• Problem details:
The lines needed are those from the start of the records through the line holding "3654 | 0.4723 |", each copied exactly.

• Supplied data:
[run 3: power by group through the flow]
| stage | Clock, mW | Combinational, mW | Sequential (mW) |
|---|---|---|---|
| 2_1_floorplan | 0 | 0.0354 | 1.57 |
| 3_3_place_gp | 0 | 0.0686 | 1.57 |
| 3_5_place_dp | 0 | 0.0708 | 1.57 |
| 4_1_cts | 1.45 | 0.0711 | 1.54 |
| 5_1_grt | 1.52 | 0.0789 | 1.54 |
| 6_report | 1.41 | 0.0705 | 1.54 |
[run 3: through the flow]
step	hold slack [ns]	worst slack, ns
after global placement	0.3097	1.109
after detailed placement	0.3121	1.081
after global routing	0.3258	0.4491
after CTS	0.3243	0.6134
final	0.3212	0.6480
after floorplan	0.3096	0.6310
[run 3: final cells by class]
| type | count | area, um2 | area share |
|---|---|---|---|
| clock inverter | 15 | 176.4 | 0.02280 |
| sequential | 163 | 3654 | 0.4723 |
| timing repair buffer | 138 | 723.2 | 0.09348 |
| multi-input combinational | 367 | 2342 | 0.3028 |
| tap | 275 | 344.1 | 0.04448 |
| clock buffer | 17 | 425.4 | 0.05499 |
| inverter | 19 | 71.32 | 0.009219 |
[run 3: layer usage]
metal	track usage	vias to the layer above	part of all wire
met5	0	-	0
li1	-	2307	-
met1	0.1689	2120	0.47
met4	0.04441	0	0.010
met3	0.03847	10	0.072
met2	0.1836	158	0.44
File: config.mk
export PLATFORM = sky130hd
export DESIGN_NAME = default_start_watchdog
export DESIGN_NICKNAME = d
export VERILOG_FILES = /design/src/verilog/wdt_pkg.sv /design/src/verilog/default_start_watchdog.sv
export SDC_FILE = /design/constraint.sdc
export NUM_CORES = 1
export LEC_CHECK = 0
export BUFFER_PORTS_ARGS = -buffer_cell sky130_fd_sc_hd__buf_2
export CAP_MARGIN = 20
export CORE_MARGIN = 3
export CORE_UTILIZATION = 47
export CTS_CLUSTER_DIAMETER = 40
export DETAILED_ROUTE_END_ITERATION = 6
export PLACE_DENSITY_LB_ADDON = 0.05
export RECOVER_POWER = 100
export SYNTH_ARGS = -nofsm -noshare
export SYNTH_HDL_FRONTEND = slang
export SYNTH_SLANG_ARGS = --single-unit
File: constraint.sdc
create_clock -name ref_clk_i -period 10.08 [get_ports ref_clk_i]
set_input_delay 2.016 -clock ref_clk_i [delete_from_list [all_inputs] [get_ports ref_clk_i]]
set_output_delay 2.016 -clock ref_clk_i [all_outputs]
set_load 0.1 [all_outputs]
File: src/verilog/wdt_pkg.sv
//==============================================================
// watchdog constants
//==============================================================
package wdt_pkg;
   localparam logic [31:0] MODE_ADDR = 32'hFFFFF6D0;
   localparam logic [31:0] KEY_ADDR = 32'hFFFFF6D1;
   localparam logic [7:0] MODE_RESET = 8'h67;
   localparam logic [7:0] KEY_RESET = 8'h9A;
   localparam logic [7:0] KEY_SERVICE = 8'hAC;
   localparam logic [4:0] SEL_STOP = 5'h1F;
   localparam int MODE_HI_POS = 6;
   localparam int MODE_LO_POS = 5;
   localparam int SEL_MSB = 4;
   localparam int OSC_EXP_BASE = 12;
   localparam int MAIN_EXP_BASE = 16;
   localparam int CNT_W = 23;
endpackage

File: src/verilog/default_start_watchdog.sv
`timescale 1ns/1ps
module default_start_watchdog
   import wdt_pkg::*;
(
   input wire logic ref_clk_i,
   input wire logic rst_i,
   input wire logic [31:0] bus_addr_i,
   input wire logic bus_wr_i,
   input wire logic bus_rd_i,
   input wire logic bus_bit_op_i,
   input wire logic [7:0] bus_wdata_i,
   output logic [7:0] bus_rdata_o,
   input wire logic osc_clk_i,
   input wire logic lock_option_bit_i,
   input wire logic osc_stab_i,
   output logic overflow_reset_request_o,
   output logic overflow_nmi_request_o,
   output logic cpu_clk_to_osc_o
);

   //===========================================================
   // helpers
   //===========================================================
   // terminal count 2^exp - 1 for an exponent 12..23
   // one spare bit keeps 2^23 representable before the subtraction
   function automatic logic [CNT_W-1:0] term_count(input int exp_val);
      logic [CNT_W:0] full;
      full = '0;
      full[exp_val] = 1'b1;
      full = full - 1'b1;
      return full[CNT_W-1:0];
   endfunction

   //===========================================================
   // synchronisers for pins
   //===========================================================
   logic osc_s1_reg, osc_s2_reg, osc_s3_reg;
   logic lock_s1_reg, lock_s2_reg;
   logic stab_s1_reg, stab_s2_reg;

   // two flops per pin, third flop only for the oscillator edge
   always_ff @(posedge ref_clk_i) begin
      osc_s1_reg <= osc_clk_i;
      osc_s2_reg <= osc_s1_reg;
      osc_s3_reg <= osc_s2_reg;
      lock_s1_reg <= lock_option_bit_i;
      lock_s2_reg <= lock_s1_reg;
      stab_s1_reg <= osc_stab_i;
      stab_s2_reg <= stab_s1_reg;
   end

   //===========================================================
   // effective configuration
   //===========================================================
   logic [7:0] mode_reg, mode_next;
   logic written_reg, written_next;
   logic [CNT_W-1:0] cnt_reg, cnt_next;
   logic [7:0] rdata_reg, rdata_next;
   logic rst_req_reg, rst_req_next;
   logic nmi_req_reg, nmi_req_next;
   logic osc_sw_reg, osc_sw_next;
   logic eff_run, eff_osc, eff_rst, eff_nmi;
   logic [2:0] eff_sel;
   logic tick, ovf_count, force_ovf, ovf;
   logic mode_wr, key_wr, key_good;
   logic [CNT_W-1:0] limit;

   // decode mode, select and lock option into what the counter uses
   always_comb begin
      eff_sel = mode_reg[2:0];
      if (lock_s2_reg) begin
         eff_run = 1'b1;
         eff_osc = 1'b1;
         eff_rst = 1'b1;
         eff_nmi = 1'b0;
      end else begin
         eff_run = (mode_reg[SEL_MSB] == 1'b0) && (mode_reg[6:5] != 2'b00);
         eff_osc = ~mode_reg[3];
         eff_rst = mode_reg[MODE_HI_POS];
         eff_nmi = ~mode_reg[MODE_HI_POS] & mode_reg[MODE_LO_POS];
      end
      limit = term_count((eff_osc ? OSC_EXP_BASE : MAIN_EXP_BASE) + int'(eff_sel));
      tick = eff_run && (eff_osc ? (osc_s2_reg & ~osc_s3_reg) : 1'b1);
      ovf_count = tick && (cnt_reg == limit);
   end

   // bus decode of the two registers
   always_comb begin
      mode_wr = bus_wr_i && (bus_addr_i == MODE_ADDR) && !bus_bit_op_i;
      key_wr = bus_wr_i && (bus_addr_i == KEY_ADDR);
      key_good = key_wr && !bus_bit_op_i && (bus_wdata_i == KEY_SERVICE);
      force_ovf = (mode_wr && written_reg)
         || (key_wr && !key_good);
      ovf = ovf_count || force_ovf;
   end

   //===========================================================
   // registers, counter and requests
   //===========================================================
   // next state of mode register, counter, read data and requests
   always_comb begin
      mode_next = mode_reg;
      written_next = written_reg;
      cnt_next = cnt_reg;
      rdata_next = rdata_reg;
      if (mode_wr && !written_reg) begin
         mode_next = {1'b0, bus_wdata_i[6:0]};
         written_next = 1'b1;
      end
      if (ovf || key_good || (mode_wr && !written_reg)) begin
         cnt_next = '0;
      end else if (tick) begin
         cnt_next = cnt_reg + 1'b1;
      end
      if (bus_rd_i && bus_addr_i == MODE_ADDR) begin
         rdata_next = mode_reg;
      end else if (bus_rd_i && bus_addr_i == KEY_ADDR) begin
         rdata_next = KEY_RESET;
      end else if (bus_rd_i) begin
         rdata_next = 8'h00;
      end
      rst_req_next = ovf && eff_rst && !stab_s2_reg;
      nmi_req_next = ovf && eff_nmi;
      osc_sw_next = ovf && eff_rst && stab_s2_reg;
   end

   // register stage with synchronous reset
   always_ff @(posedge ref_clk_i) begin
      if (rst_i) begin
         mode_reg <= MODE_RESET;
         written_reg <= 1'b0;
         cnt_reg <= '0;
         rdata_reg <= 8'h00;
         rst_req_reg <= 1'b0;
         nmi_req_reg <= 1'b0;
         osc_sw_reg <= 1'b0;
      end else begin
         mode_reg <= mode_next;
         written_reg <= written_next;
         cnt_reg <= cnt_next;
         rdata_reg <= rdata_next;
         rst_req_reg <= rst_req_next;
         nmi_req_reg <= nmi_req_next;
         osc_sw_reg <= osc_sw_next;
      end
   end

   // outputs straight from flops
   assign bus_rdata_o = rdata_reg;
   assign overflow_reset_request_o = rst_req_reg;
   assign overflow_nmi_request_o = nmi_req_reg;
   assign cpu_clk_to_osc_o = osc_sw_reg;
endmodule
`src/rtl/clock_mode_pkg.sv`:
```
// Constants and carrier types for the clock and operating-mode controller.
// Assumes one 100 MHz system clock and a plain register port.
package clock_mode_pkg;

    localparam logic [7:0] osc_mode_ctrl_addr = 8'h95;
    localparam logic [7:0] irq_status_addr = 8'h96;
    localparam logic [7:0] irq_mask_addr = 8'h97;
    localparam logic [7:0] osc_status_addr = 8'h98;

    localparam int high_osc_stop_pos = 1;
    localparam int clock_mode_pos = 2;
    localparam int cpu_mode_lo_pos = 3;
    localparam int cpu_mode_hi_pos = 4;
    localparam logic [7:0] osc_mode_used_mask = 8'h1e;
    localparam logic [7:0] osc_mode_reset = 8'h00;

    localparam int wake_flag_pos = 0;
    localparam int ready_flag_pos = 1;
    localparam logic [1:0] irq_reset = 2'h0;

    localparam logic [1:0] cpu_mode_normal = 2'h0;
    localparam logic [1:0] cpu_mode_power_down = 2'h1;
    localparam logic [1:0] cpu_mode_green = 2'h2;

    localparam int slow_rc_hz = 16000;
    localparam int sys_clk_hz = 100000000;
    localparam int slow_rc_div = sys_clk_hz / slow_rc_hz;
    localparam int warm_reset_clocks = 2048;
    localparam int warm_xtal_clocks = 2048;
    localparam int warm_rc_clocks = 32;

    typedef enum logic [3:0]
    {
        st_warm = 4'b0001,
        st_run = 4'b0010,
        st_green = 4'b0100,
        st_power_down = 4'b1000
    } mode_state_t;

    typedef struct packed
    {
        logic cpu_run;
        logic sys_clk_slow;
        logic fast_osc_on;
        logic slow_rc_on;
        logic rtc_xtal_on;
        logic timers_on;
        logic interrupts_on;
        logic serial_clock_on;
    } clock_ctrl_t;

endpackage : clock_mode_pkg

```
`src/rtl/system_clock_mode_control.sv`:
```
// Clock and operating-mode controller: mode register, warm-up counting,
// oscillator enables and instruction-clock enable for an 8-bit core.
// Assumes the high-speed oscillator clock arrives as a one-cycle pulse
// fast_osc_tick, synchronous to sys_clk, and the core is clocked by
// sys_clk gated with cpu_tick.
// Register port: a write takes effect at its strobe edge; read data
// stand for the one cycle after the read strobe.
// Function
// - Provide 16 kHz slow clock for watchdog, slow mode.
// - Slow instruction clock is slow clock over 1-8.
// - Slow oscillator stops in power-down without watchdog.
// - One 8-bit control register, four used bits.
// - Stop bit halts fast oscillator, slow keeps running.
// - Clock mode bit selects fast or slow clock.
// - Mode field: 00 normal, 01 power-down, 10 green.
// - Stop bit effect depends on oscillator option; here it stops the fast oscillator alike under every option.
// - Wait 2048 fast clocks after any reset.
// - Power-down wake waits 2048 crystal or 32 RC.
// - Enter normal mode and run after reset.
// - Serial ports lose their clock in slow, green.
// - Slow mode leaves fast oscillator running.
// - Green wake returns to the previous mode.
// - Power-down wake always goes to normal mode.
// - Wake clears the mode field and sets flag.
`timescale 1ns/10ps

module system_clock_mode_control
    import clock_mode_pkg::*;
#(
    parameter int slow_div_ratio = 1,
    parameter logic osc_is_rc = 1'b1,
    parameter logic osc_is_internal = 1'b1,
    parameter logic rtc_option = 1'b0,
    parameter logic watchdog_enabled = 1'b1
)
(
    input wire logic sys_clk,
    input wire logic rst,
    input wire logic [7:0] reg_addr,
    input wire logic [7:0] reg_wdata,
    input wire logic reg_wr,
    input wire logic reg_rd,
    output logic [7:0] reg_rdata,
    input wire logic fast_osc_tick,
    input wire logic port_wake,
    input wire logic timer_overflow,
    output logic cpu_tick,
    output logic slow_rc_tick,
    output clock_ctrl_t clock_ctrl,
    output logic irq
);

    ////////////////////////////////////////////////////////////////////////
    // Register and state declarations.

    logic high_osc_stop_reg;
    logic clock_mode_reg;
    logic [1:0] cpu_mode_reg;
    logic [1:0] irq_status_reg;
    logic [1:0] irq_mask_reg;
    mode_state_t state_reg;
    logic [11:0] warm_cnt_reg;
    logic [11:0] warm_target_reg;
    logic [$clog2(slow_rc_div)-1:0] rc_cnt_reg;
    logic [2:0] slow_div_cnt_reg;
    logic wake_event;
    logic ready_event;
    logic ctrl_write;
    logic [7:0] ctrl_read;
    logic pd_wake;
    logic green_wake;
    logic slow_cpu_tick;
    logic fast_cpu_tick;
    logic [1:0] irq_clear;
    logic [1:0] irq_set;

    assign ctrl_write = reg_wr && (reg_addr == osc_mode_ctrl_addr);
    assign ctrl_read = {3'h0, cpu_mode_reg, clock_mode_reg,
                        high_osc_stop_reg, 1'b0};

    ////////////////////////////////////////////////////////////////////////
    // Slow RC oscillator model: a divider of the system clock.
    // It stands still in power-down unless the watchdog needs it.
    // The rate is exact here, where a real RC drifts with supply and
    // temperature; software must not time anything precise from it.

    always_ff @(posedge sys_clk)
    begin
        if (rst)
        begin
            rc_cnt_reg <= '0;
            slow_rc_tick <= 1'b0;
        end
        else if (!clock_ctrl.slow_rc_on)
        begin
            slow_rc_tick <= 1'b0;
        end
        else if (rc_cnt_reg == ($clog2(slow_rc_div))'(slow_rc_div - 1))
        begin
            rc_cnt_reg <= '0;
            slow_rc_tick <= 1'b1;
        end
        else
        begin
            rc_cnt_reg <= rc_cnt_reg + 1'b1;
            slow_rc_tick <= 1'b0;
        end
    end

    // Slow-mode instruction clock divider; the ratio is a build option.
    always_ff @(posedge sys_clk)
    begin
        if (rst)
        begin
            slow_div_cnt_reg <= 3'h0;
        end
        else if (slow_rc_tick)
        begin
            if (slow_div_cnt_reg == 3'(slow_div_ratio - 1))
            begin
                slow_div_cnt_reg <= 3'h0;
            end
            else
            begin
                slow_div_cnt_reg <= slow_div_cnt_reg + 3'h1;
            end
        end
    end

    ////////////////////////////////////////////////////////////////////////
    // Mode control register. Software writes it only while the core runs,
    // and hardware changes it only on wake-up, so the two never collide.

    always_ff @(posedge sys_clk)
    begin
        if (rst)
        begin
            high_osc_stop_reg <= osc_mode_reset[high_osc_stop_pos];
            clock_mode_reg <= osc_mode_reset[clock_mode_pos];
        end
        else if (pd_wake)
        begin
            // Normal mode after power-down needs the fast oscillator.
            clock_mode_reg <= 1'b0;
            high_osc_stop_reg <= 1'b0;
        end
        else if (ctrl_write && state_reg == st_run)
        begin
            high_osc_stop_reg <= reg_wdata[high_osc_stop_pos];
            clock_mode_reg <= reg_wdata[clock_mode_pos];
        end
    end

    // The mode field is a request that hardware withdraws on wake-up.
    always_ff @(posedge sys_clk)
    begin
        if (rst)
        begin
            cpu_mode_reg <= osc_mode_reset[cpu_mode_hi_pos:cpu_mode_lo_pos];
        end
        else if (wake_event)
        begin
            cpu_mode_reg <= cpu_mode_normal;
        end
        else if (ctrl_write && state_reg == st_run
            && reg_wdata[cpu_mode_hi_pos:cpu_mode_lo_pos] != 2'h3)
        begin
            // The reserved code 11 is treated as no request.
            cpu_mode_reg <=
                reg_wdata[cpu_mode_hi_pos:cpu_mode_lo_pos];
        end
    end

    ////////////////////////////////////////////////////////////////////////
    // Operating-mode sequencer. Green keeps clock_mode_reg, so its wake
    // returns to whichever of normal or slow was active before.

    // Power-down hears only the port; green also hears the basic timer.
    assign pd_wake = (state_reg == st_power_down) && port_wake;
    assign green_wake = (state_reg == st_green)
        && (port_wake || timer_overflow);
    assign wake_event = pd_wake || green_wake;
    assign ready_event = (state_reg == st_warm) && fast_osc_tick
        && (warm_cnt_reg == warm_target_reg - 12'h1);

    always_ff @(posedge sys_clk)
    begin
        if (rst)
        begin
            state_reg <= st_warm;
        end
        else
        begin
            unique case (state_reg)
                st_warm:
                begin
                    if (ready_event)
                    begin
                        state_reg <= st_run;
                    end
                end
                st_run:
                begin
                    // The core may take one more instruction in the cycle
                    // between the mode write and the state change.
                    if (cpu_mode_reg == cpu_mode_power_down)
                    begin
                        state_reg <= st_power_down;
                    end
                    else if (cpu_mode_reg == cpu_mode_green)
                    begin
                        state_reg <= st_green;
                    end
                end
                st_green:
                begin
                    if (wake_event)
                    begin
                        state_reg <= st_run;
                    end
                end
                st_power_down:
                begin
                    if (wake_event)
                    begin
                        state_reg <= st_warm;
                    end
                end
            endcase
        end
    end

    // Warm-up counter counts high-speed oscillator clocks, not sys_clk.
    always_ff @(posedge sys_clk)
    begin
        if (rst)
        begin
            warm_cnt_reg <= 12'h0;
        end
        else if (pd_wake)
        begin
            warm_cnt_reg <= 12'h0;
        end
        else if (state_reg == st_warm && fast_osc_tick)
        begin
            warm_cnt_reg <= warm_cnt_reg + 12'h1;
        end
    end

    // Reset always waits the long count; a power-down wake waits the
    // count that suits the oscillator type, since RC types start fast.
    always_ff @(posedge sys_clk)
    begin
        if (rst)
        begin
            warm_target_reg <= 12'(warm_reset_clocks);
        end
        else if (pd_wake)
        begin
            warm_target_reg <= osc_is_rc ? 12'(warm_rc_clocks)
                : 12'(warm_xtal_clocks);
        end
    end

    ////////////////////////////////////////////////////////////////////////
    // Clock and enable outputs.

    always_comb
    begin
        clock_ctrl.cpu_run = (state_reg == st_run);
        clock_ctrl.sys_clk_slow = clock_mode_reg;
        // Slow mode does not stop the fast oscillator by itself.
        clock_ctrl.fast_osc_on = (state_reg == st_warm)
            || ((state_reg != st_power_down)
                && !high_osc_stop_reg);
        clock_ctrl.slow_rc_on = watchdog_enabled
            || (state_reg != st_power_down);
        // With the RTC option the 32768 Hz crystal ignores the stop bit.
        clock_ctrl.rtc_xtal_on = (rtc_option && osc_is_internal)
            && (state_reg != st_power_down);
        clock_ctrl.timers_on = (state_reg == st_run)
            || (state_reg == st_green);
        clock_ctrl.interrupts_on = (state_reg != st_power_down);
        clock_ctrl.serial_clock_on = (state_reg == st_run)
            && !clock_mode_reg;
    end

    // The slow path fires once per divided slow period; the fast path
    // needs the oscillator running, so a stop bit in normal mode
    // starves the core of instruction clocks.
    assign slow_cpu_tick = slow_rc_tick
        && (slow_div_cnt_reg == 3'(slow_div_ratio - 1));
    assign fast_cpu_tick = fast_osc_tick && !high_osc_stop_reg;

    always_comb
    begin
        if (state_reg != st_run)
        begin
            cpu_tick = 1'b0;
        end
        else if (clock_mode_reg)
        begin
            cpu_tick = slow_cpu_tick;
        end
        else
        begin
            cpu_tick = fast_cpu_tick;
        end
    end

    ////////////////////////////////////////////////////////////////////////
    // Event flags, mask and interrupt. Write one to clear.

    assign irq_clear = (reg_wr && reg_addr == irq_status_addr)
        ? reg_wdata[1:0] : 2'h0;
    assign irq_set = {ready_event, wake_event};

    always_ff @(posedge sys_clk)
    begin
        if (rst)
        begin
            irq_mask_reg <= irq_reset;
        end
        else if (reg_wr && reg_addr == irq_mask_addr)
        begin
            irq_mask_reg <= reg_wdata[1:0];
        end
    end

    // A flag set in the same cycle as its clear stays set, so an event
    // that lands during the service write is never lost.
    always_ff @(posedge sys_clk)
    begin
        if (rst)
        begin
            irq_status_reg <= irq_reset;
        end
        else
        begin
            irq_status_reg <= (irq_status_reg & ~irq_clear) | irq_set;
        end
    end

    assign irq = |(irq_status_reg & irq_mask_reg);

    always_ff @(posedge sys_clk)
    begin
        if (rst)
        begin
            reg_rdata <= 8'h00;
        end
        // Reads have no side effects; flags clear only by a write.
        else if (reg_rd)
        begin
            unique case (reg_addr)
                osc_mode_ctrl_addr: reg_rdata <= ctrl_read;
                irq_status_addr: reg_rdata <= {6'h00, irq_status_reg};
                irq_mask_addr: reg_rdata <= {6'h00, irq_mask_reg};
                osc_status_addr: reg_rdata <= {4'h0, state_reg};
                default: reg_rdata <= 8'h00;
            endcase
        end
        else
        begin
            reg_rdata <= 8'h00;
        end
    end

endmodule : system_clock_mode_control

```
`config.mk`:
```
export PLATFORM = sky130hd
export DESIGN_NAME = system_clock_mode_control
export DESIGN_NICKNAME = d
export VERILOG_FILES = /design/src/rtl/clock_mode_pkg.sv /design/src/rtl/system_clock_mode_control.sv
export SDC_FILE = /design/constraint.sdc
export NUM_CORES = 1
export LEC_CHECK = 0
export BUFFER_PORTS_ARGS = -buffer_cell sky130_fd_sc_hd__buf_2
export CAP_MARGIN = 20
export CORE_AREA = 2 2 70 72
export CTS_CLUSTER_DIAMETER = 80
export DETAILED_ROUTE_END_ITERATION = 16
export DIE_AREA = 0 0 72 74
export GPL_TIMING_DRIVEN = 0
export HOLD_SLACK_MARGIN = 0.02
export PLACE_DENSITY = 0.85
export SLEW_MARGIN = 30
export SYNTH_ARGS = -nofsm -noshare
export SYNTH_HDL_FRONTEND = slang
export SYNTH_SLANG_ARGS = --single-unit
```
`constraint.sdc`:
```
create_clock -name sys_clk -period 2 [get_ports sys_clk]
set_input_delay 0.2 -clock sys_clk [delete_from_list [all_inputs] [get_ports sys_clk]]
set_output_delay 0.2 -clock sys_clk [all_outputs]
set_load 0.02 [all_outputs]
```
==> results.tsv <==
metric	value	unit
antenna_found_initial	0	
fmax	542	MHz
start_util	0.536	
critical_path_required	2230	ps
worstPathArrival	2070	ps
fin_nets	353	
synth_area_leaders	dfxtp_1 39%, xor2_1 5.7%, nor2_1 4.3%	
clk_path_buf_depth	2	
grt_pass1_vias	1932	
drv_slew	0	
coreArea	0.00460	mm^2
min_period_over_period	0.923	
clock-sinks	48	
io_pins	42	
grt_usage	0.195	
leakage	1.14	nW
placed_cells	370	
r2r-start	state_reg[1]	
yosysTopAreaCell	dfxtp_1	
synth_area_per_cell	8.73	um^2
drt_pass1_iterations	4	
critPathLaunch	state_reg[1]	
cts_tree	done	
synth-seq-area-share	0.390	
hold_violations	0	
critical-path-max-stage-delay	540	ps
setup_viol	0	
num_rows	25	
die_x	72	um
critPathCaptureType	flop	
ir_drop	0.415	mV
die_area	0.00533	mm^2
cts_buffers	5	
synth_area	0.00246	mm^2
grt_max_degree	15	
gp_congestion	0.854	
ys_ff_latch	48	
ctsHoldBuffers	0	
drt_wl_total	5170	um
relSlewSlack	0.662	
drive_gt1_frac	0.199	
grt_first_pass_wirelength	8340	um
grt_setup_unrepaired	no	
path_clk_slew	90	ps
powerDensity	632	mW/mm^2
synthCells	282	
finalPower	1.82	mW
ys_async_sr_fraction	0	
dp_hpwl	3770	um
synth_cell_types	53	
synth_edf_count	0	
min_period	1850	ps
area_growth	17.1	%
route.detailed.drc	0	
synthFlopType	dfxtp_1	
detail_route.vias_per_cell	5.72	
fin_cells	380	
crit_fanout	10	
htree_levels	2	
grt_overflow_total	0	
synth_top_area_share	0.390	
largest_reg_flops	13	
port_buffers	31	
worstPathBufferInverterCount	2	
min_from	reg_wdata[0]	
startpoint_type	flop	
die_h	74	um
crit_slowest_cell	or4_1	
drtIter0Drc	127	
hp-class	primary input to flop	
drv_cap	0	
outcome	completed	
setup_tns	0	ps
avgRoutedWirePerCell	13.6	um
clk_latency	290	ps
postRouteAntennaNets	0	
tightest_slew	508	ps
crit_chain	buf_6 -> nor4b_4 -> buf_4 -> nand4_4 -> or4_1 -> a21oi_1	
path_class	flop to flop	
clock_skew	3.79	ps
yosysMostFrequentCell	dfxtp_1	
diodes	0	
clockRootBuffer	clkbuf_8	
synth_warnings	0	
dr_total_vias	2172	
cpLargestDelayFamily	simple AND/OR/NAND/NOR gates	
synth_common_cells	48 x dfxtp_1, 28 x nor2_1, 18 x a21oi_1	
[routing by layer]
| layer | share of wire | global-route usage |
|---|---|---|
| met3 | 0.043 | 0.0379 |
| met1 | 0.45 | 0.248 |
| met4 | 0.0060 | 0.0608 |
| met2 | 0.50 | 0.338 |
| met5 | 0 | 0 |
[area by class of cell]
cell class / instances / area, um^2
Timing Repair Buffer: 33 / 170
Clock inverter: 1 / 30.0
Fill cell: 384 / 1720
Tap cell: 54 / 67.6
Sequential cell: 48 / 961
Multi-Input combinational cell: 210 / 1410
Clock buffer: 7 / 96.3
Inverter: 9 / 33.8
Buffer: 18 / 116
[worst reg2reg max path, stage by stage (launching register included)]
cell,delay [ps]
dfxtp_1,310
buf_6,140
nor4b_4,320
buf_4,180
nand4_4,150
or4_1,540
a21oi_1,150
[cell families (layout without fill, tap and decap cells)]
group                      after synthesis  in the layout  share of synthesized area
and+or+nand+nor                        119            119                      0.283
DFF                                     48             48                      0.390
muxes                                    6              6                     0.0244
xor gates and xnor gates                21             21                     0.0747
adders and majority gates                5              5                     0.0254
AOI/OAI and AO/OA                       54             54                      0.143
other                                    2              5                    0.00305
buffers and inverters                   27             68                     0.0559
[repair_timing]
item	in CTS	in global routing
setup buffers	0	2
hold endpoints to repair	0	0
resized for setup	2	10
pin swaps	0	1
setup endpoints to repair	13	14
[stage by stage]
step | cell area [um^2] | utilization | setup WS (ps) | hold WS [ps]
2_1_floorplan | 2470 | - | 177 | 321
3_3_place_gp | 2700 | 0.586 | 49.8 | 445
3_5_place_dp | 2700 | 0.586 | -16.6 | 451
4_1_cts | 2830 | 0.615 | -59.8 | 165
5_1_grt | 2880 | 0.627 | 18.1 | 163
6_report | 2880 | 0.627 | 154 | 168
[where the power goes]
group / switching (mW) / internal, mW
Combinational: 0.0565 / 0.0398
Clock: 0.308 / 0.441
Sequential: 0.0112 / 0.964
Total: 0.376 / 1.45
[cells in the final DEF (no fill, tap or decap), drive strengths merged, types with 2 or more instances in the layout]
cell type,Yosys,final
dfxtp,48,48
buf,12,45
nor2,28,28
a21oi,18,18
nand2,16,16
nand3,16,16
xor2,16,16
clkbuf,6,13
o21ai,11,11
nand4,10,10
inv,9,9
and2,6,6
mux2i,6,6
nor4b,6,6
xnor2,5,5
nor3,5,5
or3,5,5
ha,5,5
conb,2,5
nor2b,4,4
and4,4,4
a22oi,4,4
o31ai,3,3
or4,3,3
nand3b,3,3
a22o,2,2
and3,2,2
and4b,2,2
o221a,2,2
o21a,2,2
nand2b,2,2
a31o,2,2
o211ai,2,2
[worst paths after layout]
| path | cells after the start | end | slack, ps |
|---|---|---|---|
| setup / recovery | 6 | warm_cnt_reg[11] | 150 |
| hold reg to reg | 2 | warm_target_reg[11] | 460 |
| setup reg to reg | 6 | warm_cnt_reg[11] | 150 |
| hold / removal | 3 | irq_mask_reg[0] | 170 |
Note: power is estimated with default switching activity, not from simulation.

• Your response:
[run 3: power by group through the flow]
| stage | Clock, mW | Combinational, mW | Sequential (mW) |
|---|---|---|---|
| 2_1_floorplan | 0 | 0.0354 | 1.57 |
| 3_3_place_gp | 0 | 0.0686 | 1.57 |
| 3_5_place_dp | 0 | 0.0708 | 1.57 |
| 4_1_cts | 1.45 | 0.0711 | 1.54 |
| 5_1_grt | 1.52 | 0.0789 | 1.54 |
| 6_report | 1.41 | 0.0705 | 1.54 |
[run 3: through the flow]
step	hold slack [ns]	worst slack, ns
after global placement	0.3097	1.109
after detailed placement	0.3121	1.081
after global routing	0.3258	0.4491
after CTS	0.3243	0.6134
final	0.3212	0.6480
after floorplan	0.3096	0.6310
[run 3: final cells by class]
| type | count | area, um2 | area share |
|---|---|---|---|
| clock inverter | 15 | 176.4 | 0.02280 |
| sequential | 163 | 3654 | 0.4723 |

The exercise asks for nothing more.